Es imposible no distinguir, algunos metros más arriba, la mole híbrida de la iglesia de San Esteban, cuyos ábsides y comparativamente hablando, recuerdan ese símbolo con forma de uve doble, que se localiza como marca de cantería en numerosos templos, tanto de la provincia como de otras provincias aledañas, destacando la forma octogonal de sus cupulillas. En la verja que separa la acera de la iglesia y el pequeño cementerio aledaño, en hierro repujado, el escudo de Taroda muestra una rosa solitaria. Las campanas, lejos de esa primigenia torre románica de la que no queda rastro, descansan a escasa distancia del suelo en la fachada principal derecha. A ésta se accede por una cupulilla terminada en arco de media punta que protege, aparte de la puerta principal de acceso al templo, una sepultura en la que aún se distingue, entre otros datos, la fecha de 1623. Por encima de la puerta, y pintado con tonos pastel, se localiza un escudo que muestra una tiara papal escoltada a los lados por sendos dragones. Los canecillos que se observan, aún en la distancia, parecen completamente lisos, detalle que me hace pensar que si fueron románicos en sus orígenes, el mensaje se ha perdido.

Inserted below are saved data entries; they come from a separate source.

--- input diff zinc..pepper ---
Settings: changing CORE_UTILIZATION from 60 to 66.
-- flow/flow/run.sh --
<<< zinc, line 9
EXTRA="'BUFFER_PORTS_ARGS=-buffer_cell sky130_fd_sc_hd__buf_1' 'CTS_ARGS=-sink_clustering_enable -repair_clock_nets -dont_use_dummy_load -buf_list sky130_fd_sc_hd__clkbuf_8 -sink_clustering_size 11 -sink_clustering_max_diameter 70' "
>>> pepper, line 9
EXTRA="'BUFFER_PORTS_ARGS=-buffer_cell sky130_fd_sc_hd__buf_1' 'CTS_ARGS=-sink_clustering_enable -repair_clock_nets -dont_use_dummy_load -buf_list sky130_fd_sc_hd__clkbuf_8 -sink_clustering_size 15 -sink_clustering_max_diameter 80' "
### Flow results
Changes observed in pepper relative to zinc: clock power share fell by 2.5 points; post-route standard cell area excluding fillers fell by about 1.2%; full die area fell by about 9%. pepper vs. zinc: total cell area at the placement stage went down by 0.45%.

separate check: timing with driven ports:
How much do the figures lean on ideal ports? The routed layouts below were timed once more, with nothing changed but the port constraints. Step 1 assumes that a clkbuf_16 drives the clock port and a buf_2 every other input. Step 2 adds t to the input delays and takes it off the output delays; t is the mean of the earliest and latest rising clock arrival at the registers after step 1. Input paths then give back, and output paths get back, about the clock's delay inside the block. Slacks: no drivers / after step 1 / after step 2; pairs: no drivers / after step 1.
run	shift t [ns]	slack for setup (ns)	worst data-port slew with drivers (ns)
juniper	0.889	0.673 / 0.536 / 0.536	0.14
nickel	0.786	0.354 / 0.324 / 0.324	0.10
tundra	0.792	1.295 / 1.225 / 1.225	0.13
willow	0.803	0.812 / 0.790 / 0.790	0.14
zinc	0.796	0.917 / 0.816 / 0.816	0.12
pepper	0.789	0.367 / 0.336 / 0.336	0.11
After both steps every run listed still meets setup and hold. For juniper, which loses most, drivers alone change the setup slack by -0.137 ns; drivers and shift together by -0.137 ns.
From an optimization exercise on the open Yosys and OpenROAD flow, aimed at small area, a short achievable clock period and few clock cycles per item; shortcuts taken in it are not production practice. Where RTL was checked, it was by simulation tests only, not by an equivalence proof against the original. Power is estimated from default activity; no workload was simulated.

Setup of run X:
// shortest_job_first_queue_top
module shortest_job_first_queue_top
(
    input  wire         aclk,
    input  wire         aresetn,
    input  wire         s_tvalid,
    output logic        s_tready,
    input  wire  [15:0] s_tdata,    
    input  wire  [0:0]  s_tuser,    
    output logic        m_tvalid,
    input  wire         m_tready,
    output logic [47:0] m_tdata,    
    output logic [1:0]  m_tuser     
);
    sjfq_pkg::sjfq_cmd_t cmd;
    logic [RES_W-1:0]    res;
    sjfq_ctrl u_ctrl (
        .aclk     (aclk),
        .aresetn  (aresetn),
        .s_tvalid (s_tvalid),
        .s_tready (s_tready),
        .m_tvalid (m_tvalid),
        .m_tready (m_tready),
        .cmd      (cmd)
    );
    sjfq_dp u_dp (
        .aclk     (aclk),
        .aresetn  (aresetn),
        .cmd      (cmd),
        .in_kind  (s_tuser[0]),
        .in_time  (s_tdata[TIME_W-1:0]),
        .res      (res)
    );
    assign m_tdata = {1'b0, res[RES_W-3:0]};
    assign m_tuser = res[RES_W-1:RES_W-2];
endmodule
Size in the first run: about 4300 cells after synthesis, roughly 73 I/O pins.
clock: 4.0 ns
lec_check: 0
abc_area: 1
cap_margin: 20
core_margin: 2
core_utilization: 40
setup_slack_margin: 2.5
slew_margin: 20
run.sh (not shown) runs the stock make flow with config.mk's settings and CLKGATE_MAP_FILE= SYNTH_SCRIPT=/design/flow/synth_recipe.tcl, a recipe that flattens the netlist after the stock synthesis.
Run X ended with every stage complete and zero timing, DRC or antenna violations.
What follows belongs to an exercise in optimizing a design on an open flow for small area, a short achievable clock period and few clock cycles per item; a production flow would make more cautious choices. Only simulation tests tie the RTL to the original design; equivalence was not proved.

[flow/run.sh]
#!/bin/bash
# synth_recipe.tcl (not shown) runs the flow's synth.tcl, then flattens the netlist and writes it again
# the make line also repeats each setting of config.mk as NAME=value (left out here)
make -C /OpenROAD-flow-scripts/flow DESIGN_CONFIG=/design/flow/config.mk WORK_HOME=/design/flow/orfs CLKGATE_MAP_FILE= SYNTH_SCRIPT=/design/flow/synth_recipe.tcl finish
[flow/config.mk]
export PLATFORM = sky130hd
export DESIGN_NAME = oxygen_cell_calibrate_and_mod
export DESIGN_NICKNAME = oxygen_cell_calibrate_and_mod
export VERILOG_FILES = /design/flow/design.v
export SDC_FILE = /design/flow/constraint.sdc
export NUM_CORES = 4
export LEC_CHECK = 0
export CAP_MARGIN = 20
export CORE_MARGIN = 2
export CORE_UTILIZATION = 40
export SETUP_SLACK_MARGIN = 1.5
export SLEW_MARGIN = 20
[flow/constraint.sdc]
create_clock -name core_clock -period 6.0 [get_ports {clk}]
set_input_delay 1.2000 -clock core_clock [delete_from_list [all_inputs] [get_ports {clk}]]
set_output_delay 1.2000 -clock core_clock [all_outputs]
set_load 0.01 [all_outputs]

Más genuino, quizás, un paseo por el pueblo, aún a merced de esa llovizna monótona que termina calándote, despierta esa pasión por la rural; por la plácida sensación que conlleva imaginarse en un sitio en el que, si no fuera por algunos detalles modernos, se tiene la sensación de que el tiempo, después de todo, ha tropezado consigo mismo, y ligeramente confundido, ha detenido su eterno caminar unos instantes. Lo comento, porque siempre he sentido cierta debilidad por esa arquitectura rural, tosca pero íntima y entrañable que tiende a desaparecer progresivamente, frente a los éxodos a las grandes capitales, cuando no el deseo de sus propietarios por reemplazarlas por casas de nueva creación y posiblemente más comodidades. Tal es así, que algunas casas ofrecen el aspecto total de ruina y no obstante, en sus inmediaciones, algunos montones de arena, maquinaria y materiales de construcción, auguran al menos que, de momento, el fantasma de la despoblación, tan cruel con la provincia, no constituye una amenaza para Taroda.
(1) Jorge Luis Borges: Obras completas, 'Fragmentos de un evangelio apócrifo', página 1012, RBA, 2005.